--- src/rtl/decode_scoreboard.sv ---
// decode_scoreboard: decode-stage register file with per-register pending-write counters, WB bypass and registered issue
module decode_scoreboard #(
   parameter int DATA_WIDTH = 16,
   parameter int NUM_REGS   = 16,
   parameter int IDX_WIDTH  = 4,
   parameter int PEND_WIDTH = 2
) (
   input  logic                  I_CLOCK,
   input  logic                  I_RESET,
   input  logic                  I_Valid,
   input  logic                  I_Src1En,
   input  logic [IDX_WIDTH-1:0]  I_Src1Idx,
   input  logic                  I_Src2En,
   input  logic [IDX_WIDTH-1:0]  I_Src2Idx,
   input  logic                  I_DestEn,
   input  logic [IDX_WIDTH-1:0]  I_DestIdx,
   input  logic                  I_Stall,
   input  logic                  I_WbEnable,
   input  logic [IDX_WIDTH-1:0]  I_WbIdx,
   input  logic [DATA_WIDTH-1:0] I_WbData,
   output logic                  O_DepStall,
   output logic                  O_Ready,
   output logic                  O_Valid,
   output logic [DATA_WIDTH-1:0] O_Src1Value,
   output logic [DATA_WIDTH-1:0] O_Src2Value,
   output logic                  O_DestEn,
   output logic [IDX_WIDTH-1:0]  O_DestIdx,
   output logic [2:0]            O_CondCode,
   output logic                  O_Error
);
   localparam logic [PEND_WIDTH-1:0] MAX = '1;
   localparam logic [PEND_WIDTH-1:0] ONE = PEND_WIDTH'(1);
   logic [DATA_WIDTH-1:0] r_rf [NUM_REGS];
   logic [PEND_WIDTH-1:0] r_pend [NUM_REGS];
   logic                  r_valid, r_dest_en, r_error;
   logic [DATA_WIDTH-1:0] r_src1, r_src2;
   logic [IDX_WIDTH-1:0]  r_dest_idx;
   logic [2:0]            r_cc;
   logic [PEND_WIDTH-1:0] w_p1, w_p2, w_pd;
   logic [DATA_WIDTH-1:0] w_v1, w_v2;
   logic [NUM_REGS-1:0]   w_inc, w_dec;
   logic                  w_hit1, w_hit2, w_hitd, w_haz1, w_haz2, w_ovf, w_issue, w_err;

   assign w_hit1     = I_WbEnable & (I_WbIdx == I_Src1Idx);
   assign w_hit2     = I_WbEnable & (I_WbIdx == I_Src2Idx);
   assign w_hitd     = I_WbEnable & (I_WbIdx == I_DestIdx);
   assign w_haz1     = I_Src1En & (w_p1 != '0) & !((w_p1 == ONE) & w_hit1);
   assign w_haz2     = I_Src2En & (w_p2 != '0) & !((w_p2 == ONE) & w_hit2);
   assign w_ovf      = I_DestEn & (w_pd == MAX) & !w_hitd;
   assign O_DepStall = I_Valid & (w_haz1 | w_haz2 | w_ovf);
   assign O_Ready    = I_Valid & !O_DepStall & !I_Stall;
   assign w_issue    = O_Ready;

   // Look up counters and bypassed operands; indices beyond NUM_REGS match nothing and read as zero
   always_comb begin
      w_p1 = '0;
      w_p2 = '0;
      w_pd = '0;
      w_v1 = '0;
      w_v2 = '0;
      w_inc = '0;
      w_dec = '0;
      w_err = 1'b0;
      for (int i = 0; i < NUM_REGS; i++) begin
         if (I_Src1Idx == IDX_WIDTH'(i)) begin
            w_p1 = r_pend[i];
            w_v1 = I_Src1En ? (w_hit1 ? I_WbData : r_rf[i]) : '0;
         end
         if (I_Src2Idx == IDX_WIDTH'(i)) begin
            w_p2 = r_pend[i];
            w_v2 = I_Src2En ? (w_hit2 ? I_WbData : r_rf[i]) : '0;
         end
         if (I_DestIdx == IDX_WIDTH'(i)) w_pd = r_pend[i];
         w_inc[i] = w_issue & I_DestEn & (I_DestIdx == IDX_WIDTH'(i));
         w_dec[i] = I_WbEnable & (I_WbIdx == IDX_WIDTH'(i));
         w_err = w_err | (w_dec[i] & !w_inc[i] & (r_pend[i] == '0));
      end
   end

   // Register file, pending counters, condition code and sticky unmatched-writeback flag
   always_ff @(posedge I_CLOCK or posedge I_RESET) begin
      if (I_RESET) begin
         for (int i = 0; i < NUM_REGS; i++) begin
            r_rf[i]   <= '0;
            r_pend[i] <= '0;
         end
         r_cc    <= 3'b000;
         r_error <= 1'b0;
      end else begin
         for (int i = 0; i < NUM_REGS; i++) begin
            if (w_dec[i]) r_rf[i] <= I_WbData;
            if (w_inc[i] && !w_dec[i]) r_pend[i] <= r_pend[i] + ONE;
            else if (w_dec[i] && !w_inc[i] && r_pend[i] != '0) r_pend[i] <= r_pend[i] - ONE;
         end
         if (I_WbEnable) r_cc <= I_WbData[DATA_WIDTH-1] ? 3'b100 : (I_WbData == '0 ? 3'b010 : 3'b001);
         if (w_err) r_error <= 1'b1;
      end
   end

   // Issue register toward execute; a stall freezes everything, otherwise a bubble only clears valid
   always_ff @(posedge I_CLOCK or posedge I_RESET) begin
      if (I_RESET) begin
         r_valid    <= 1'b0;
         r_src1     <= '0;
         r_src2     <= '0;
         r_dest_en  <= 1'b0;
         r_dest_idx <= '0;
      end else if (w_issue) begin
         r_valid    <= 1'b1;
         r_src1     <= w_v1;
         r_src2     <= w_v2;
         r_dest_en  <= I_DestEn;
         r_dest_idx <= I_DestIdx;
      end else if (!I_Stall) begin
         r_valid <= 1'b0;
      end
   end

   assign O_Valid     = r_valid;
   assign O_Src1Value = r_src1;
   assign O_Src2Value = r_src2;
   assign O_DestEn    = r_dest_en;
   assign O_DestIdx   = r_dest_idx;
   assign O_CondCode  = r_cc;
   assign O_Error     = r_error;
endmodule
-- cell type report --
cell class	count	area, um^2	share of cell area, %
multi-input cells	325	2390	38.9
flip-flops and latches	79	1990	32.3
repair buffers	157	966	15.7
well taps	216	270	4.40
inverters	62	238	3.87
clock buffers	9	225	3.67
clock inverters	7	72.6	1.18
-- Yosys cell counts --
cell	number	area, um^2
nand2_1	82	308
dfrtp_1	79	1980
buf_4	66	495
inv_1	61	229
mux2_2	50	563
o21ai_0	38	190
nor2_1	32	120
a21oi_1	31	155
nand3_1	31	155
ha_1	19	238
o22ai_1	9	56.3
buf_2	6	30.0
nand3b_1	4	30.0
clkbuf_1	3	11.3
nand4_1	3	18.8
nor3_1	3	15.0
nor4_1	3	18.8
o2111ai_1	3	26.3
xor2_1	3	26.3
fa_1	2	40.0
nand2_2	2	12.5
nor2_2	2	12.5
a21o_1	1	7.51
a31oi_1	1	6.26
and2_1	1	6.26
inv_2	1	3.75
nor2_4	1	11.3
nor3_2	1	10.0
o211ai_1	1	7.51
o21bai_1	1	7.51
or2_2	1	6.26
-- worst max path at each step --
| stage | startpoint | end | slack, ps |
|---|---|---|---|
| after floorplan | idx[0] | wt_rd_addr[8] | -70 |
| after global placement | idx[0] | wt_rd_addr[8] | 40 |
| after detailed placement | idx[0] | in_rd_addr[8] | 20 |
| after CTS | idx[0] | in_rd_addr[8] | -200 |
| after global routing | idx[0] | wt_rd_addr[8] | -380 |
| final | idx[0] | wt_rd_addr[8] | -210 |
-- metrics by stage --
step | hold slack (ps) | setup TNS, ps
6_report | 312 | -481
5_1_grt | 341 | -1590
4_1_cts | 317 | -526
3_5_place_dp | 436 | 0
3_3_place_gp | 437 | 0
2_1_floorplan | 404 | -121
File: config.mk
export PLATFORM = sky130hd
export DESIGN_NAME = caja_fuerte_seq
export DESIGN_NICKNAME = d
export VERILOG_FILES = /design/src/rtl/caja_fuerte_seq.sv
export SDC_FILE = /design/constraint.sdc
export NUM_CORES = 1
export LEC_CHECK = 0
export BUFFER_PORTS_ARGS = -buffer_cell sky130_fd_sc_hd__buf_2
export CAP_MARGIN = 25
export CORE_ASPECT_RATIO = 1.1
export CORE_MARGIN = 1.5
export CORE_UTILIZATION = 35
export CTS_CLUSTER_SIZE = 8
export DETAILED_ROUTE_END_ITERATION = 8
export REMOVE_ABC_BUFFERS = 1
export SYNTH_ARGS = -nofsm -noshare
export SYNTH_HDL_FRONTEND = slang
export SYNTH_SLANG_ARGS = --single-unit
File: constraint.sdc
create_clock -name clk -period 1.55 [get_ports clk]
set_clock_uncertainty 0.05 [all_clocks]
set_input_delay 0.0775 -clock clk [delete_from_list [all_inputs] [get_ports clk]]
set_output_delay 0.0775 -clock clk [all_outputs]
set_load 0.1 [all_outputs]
● ● ● ● ●
Instructions for the task:
Starting at the line that contains "6_report | 312 | -481", retype each remaining line of the records exactly; that line and the last line are both included.

Answer for this exercise:
6_report | 312 | -481
5_1_grt | 341 | -1590
4_1_cts | 317 | -526
3_5_place_dp | 436 | 0
3_3_place_gp | 437 | 0
2_1_floorplan | 404 | -121
File: config.mk
export PLATFORM = sky130hd
export DESIGN_NAME = caja_fuerte_seq
export DESIGN_NICKNAME = d
export VERILOG_FILES = /design/src/rtl/caja_fuerte_seq.sv
export SDC_FILE = /design/constraint.sdc
export NUM_CORES = 1
export LEC_CHECK = 0
export BUFFER_PORTS_ARGS = -buffer_cell sky130_fd_sc_hd__buf_2
export CAP_MARGIN = 25
export CORE_ASPECT_RATIO = 1.1
export CORE_MARGIN = 1.5
export CORE_UTILIZATION = 35
export CTS_CLUSTER_SIZE = 8
export DETAILED_ROUTE_END_ITERATION = 8
export REMOVE_ABC_BUFFERS = 1
export SYNTH_ARGS = -nofsm -noshare
export SYNTH_HDL_FRONTEND = slang
export SYNTH_SLANG_ARGS = --single-unit
File: constraint.sdc
create_clock -name clk -period 1.55 [get_ports clk]
set_clock_uncertainty 0.05 [all_clocks]
set_input_delay 0.0775 -clock clk [delete_from_list [all_inputs] [get_ports clk]]
set_output_delay 0.0775 -clock clk [all_outputs]
set_load 0.1 [all_outputs]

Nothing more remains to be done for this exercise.